Banca di Cividale: 130 anni e sembra godere di ottima salute

La banca si posiziona tra gli istituti meglio patrimonializzati. I correntisti crescono nei primi 9 mesi del 2015 del 14%, i soci del 9%

Dalla sua fondazione sono passati 130 anni e la Banca Popolare di Cividale si accinge a festeggiare questo prestigioso traguardo in buona salute forte di coefficienti di patrimonializzazione ben al di sopra dei valori fissati da Banca d’Italia.
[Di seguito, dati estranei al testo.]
===== config.mk =====
export PLATFORM = sky130hd
export DESIGN_NAME = ahbl_stream_fifo
export DESIGN_NICKNAME = d
export VERILOG_FILES = /design/src/rtl/ahbl_stream_fifo.sv
export SDC_FILE = /design/constraint.sdc
export NUM_CORES = 1
export LEC_CHECK = 0
export ABC_AREA = 1
export BUFFER_PORTS_ARGS = -buffer_cell sky130_fd_sc_hd__buf_4
export CAP_MARGIN = 20
export CORE_MARGIN = 4
export CORE_UTILIZATION = 40
export CTS_CLUSTER_SIZE = 30
export DETAILED_ROUTE_END_ITERATION = 10
export PLACE_DENSITY = 0.63
export SKIP_LAST_GASP = 1
export SYNTH_ARGS = -nofsm -noshare
export SYNTH_HDL_FRONTEND = slang
export SYNTH_SLANG_ARGS = --single-unit
export TNS_END_PERCENT = 100

===== constraint.sdc =====
create_clock -name HCLK -period 4.8 [get_ports HCLK]
set_input_delay 0.24 -clock HCLK [delete_from_list [all_inputs] [get_ports HCLK]]
set_output_delay 0.24 -clock HCLK [all_outputs]
set_load 0.03 [all_outputs]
Con una lettera agli oltre 16 mila soci-azionisti la presidente dell’Istituto di credito Michela Del Piero fa il punto della situazione all’indomani della cessione a Mercury Italy srl dell’85,79% del capitale sociale dell’Istituto Centrale delle Banche Popolari Italiane spa (ICBPI). “Con un valore di 2,150 miliardi di Euro – spiega la presidente -, si è trattato di una delle più rilevanti operazioni di finanza straordinaria effettuata in Europa nel corso del 2015. La nostra quota del 5,14% di ICBPI, acquistata in parte nel 2004 e in parte nel 2011, è stata così valorizzata al meglio: ne abbiamo venduto il 4,44%, incassando una liquidità pari a 96 milioni di euro contro un valore di carico a bilancio di 30 milioni e quindi con una plusvalenza, al netto della tassazione, di circa 62 milioni di euro”.

Inoltre – prosegue la lettera ai soci - “abbiamo voluto mantenere una riserva di valore, sotto forma di una partecipazione del 0,70% nella ‘nuova’ ICBPI nella convinzione di poter ancora beneficiare in futuro delle opportunità che un settore come quello della monetica e delle nuove tecnologie, in forte espansione, può riservare al mercato,specie se guidato da acclarati protagonisti come i Fondi ADVENT, BAIN e CLESSIDRA, attori principali dell’operazione”. Ma c’è di più: “Abbiamo inoltre ottenuto un earn-out sulla cessione della partecipazione detenuta da ICBPI in Visa Europe, che dovrebbe aver luogo già nel 2016, con ulteriori prossimi benefici reddituali per la nostra banca. Infine rimaniamo soci con il 30% di Help Line, il contact center di servizi avanzati, con sede a Cividale (dove lavorano 150 addetti) e controllata al 70% da ICBPI; anche qui abbiamo concordato con i nuovi soci un piano di sviluppo molto interessante e proficuo”.

Si è trattato quindi di una vera e propria “iniezione di forza vitale” nella banca cividalese, sia dal punto di vista patrimoniale che da quello della liquidità. Con tale rafforzamento, la Banca si posiziona tra gli istituti meglio patrimonializzati (CET1 fra il 12 e 13%, sopra la media dell’indicatore patrimoniale delle Banche Popolari), senza contare che già a settembre gli indici di patrimonializzazione erano più alti dei valori fissati dalla Banca d’Italia. E tutto ciò emergerà chiaramente nel bilancio 2015.

Questo significativo irrobustimento del patrimonio supporterà gli sviluppi impressi dal Consiglio di Amministrazione agli indirizzi strategici della Banca, “volti ad incrementarne la crescita e al mantenimento dell’autonomia, tenendo in massima considerazione gli interessi legittimi degli Azionisti – torneremo ad erogare il dividendo - e le esigenze del territorio in cui la nostra Banca opera e di cui vogliamo sostenere la ripresa economica”.

La presidente si sofferma nella circolare anche sui “positivi risultati commerciali” conseguiti dall’Istituto al 30 settembre del 2015”: gli impieghi vivi assommano a 2.961 milioni di euro, la raccolta diretta da clientela si attesta a 2.419 milioni, mentre quella indiretta raggiunge i 914 milioni e, a quest’ultimo riguardo, la sola raccolta gestita cresce su base annua del 14%. Entrando nei dettagli dell’azione commerciale i mutui casa ai privati crescono, sempre su base annua, del 27%, il credito al consumo del 36% così come l’erogazione di carte di credito, mentre la collocazione di polizze assicurative cresce del 41%. Tale positivo trend si riscontra anche nel 4° trimestre del 2015.

“Desidero infine sottolineare – si legge ancora nella circolare - altri due dati, relativi all’incremento del numero dei conti correnti, +14%, e dei Soci-azionisti, + 9%, registrato nei primi 9 mesi del 2015. Sono segnali di crescita che bene indicano il grado di fiducia e di credibilità di cui gode la nostra Banca, tanto più significativi se guardiamo al contesto più generale in cui sono emerse forti criticità in diverse banche, tra cui alcune Popolari”.